Records from a data collection
_ _ _

[src/rtl/blk_pkg.sv]
// Shared definitions for the highlight-suppression Gaussian stage.
// Holds the frame sequencer state encoding and the constants that the
// controller and the Gaussian datapath must agree on.
package blk_pkg;

  typedef enum logic [1:0] {
    IDLE  = 2'd0,
    FRAME = 2'd1,
    LINE  = 2'd2,
    DONE  = 2'd3
  } frame_state_t;

  // Leading rows/columns where the 3x3 window is incomplete.
  localparam int HL_BORDER    = 2;
  // Threshold in force after reset.
  localparam int HL_THRESHOLD = 220;

endpackage

[src/rtl/sync_edge_det.sv]
// Registered edge detector for one frame-sync signal.
// The input is registered once, then delayed once more; rise and fall are
// decoded from the registered value and its delay.
//   clk, rst_n : clock, async active-low reset
//   din        : raw sync input
//   rise, fall : one-cycle pulses, aligned with the first registered sample
//                of the new level
module sync_edge_det (
  input  logic clk,
  input  logic rst_n,
  input  logic din,
  output logic rise,
  output logic fall
);

  logic q;
  logic q_d;

  // NOTE: sequential state always uses non-blocking assignments so every
  // register samples the pre-edge value of its neighbours.
  always_ff @(posedge clk or negedge rst_n) begin
    if (!rst_n) begin
      q   <= 1'b0;
      q_d <= 1'b0;
    end else begin
      q   <= din;
      q_d <= q;
    end
  end

  assign rise = q & ~q_d;
  assign fall = ~q & q_d;

endmodule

_ _ _

TASK DETAILS: Give again each line shown above, keeping every word as it is.

RESPONSE TO THE EXERCISE:
[src/rtl/blk_pkg.sv]
// Shared definitions for the highlight-suppression Gaussian stage.
// Holds the frame sequencer state encoding and the constants that the
// controller and the Gaussian datapath must agree on.
package blk_pkg;

  typedef enum logic [1:0] {
    IDLE  = 2'd0,
    FRAME = 2'd1,
    LINE  = 2'd2,
    DONE  = 2'd3
  } frame_state_t;

  // Leading rows/columns where the 3x3 window is incomplete.
  localparam int HL_BORDER    = 2;
  // Threshold in force after reset.
  localparam int HL_THRESHOLD = 220;

endpackage

[src/rtl/sync_edge_det.sv]
// Registered edge detector for one frame-sync signal.
// The input is registered once, then delayed once more; rise and fall are
// decoded from the registered value and its delay.
//   clk, rst_n : clock, async active-low reset
//   din        : raw sync input
//   rise, fall : one-cycle pulses, aligned with the first registered sample
//                of the new level
module sync_edge_det (
  input  logic clk,
  input  logic rst_n,
  input  logic din,
  output logic rise,
  output logic fall
);

  logic q;
  logic q_d;

  // NOTE: sequential state always uses non-blocking assignments so every
  // register samples the pre-edge value of its neighbours.
  always_ff @(posedge clk or negedge rst_n) begin
    if (!rst_n) begin
      q   <= 1'b0;
      q_d <= 1'b0;
    end else begin
      q   <= din;
      q_d <= q;
    end
  end

  assign rise = q & ~q_d;
  assign fall = ~q & q_d;

endmodule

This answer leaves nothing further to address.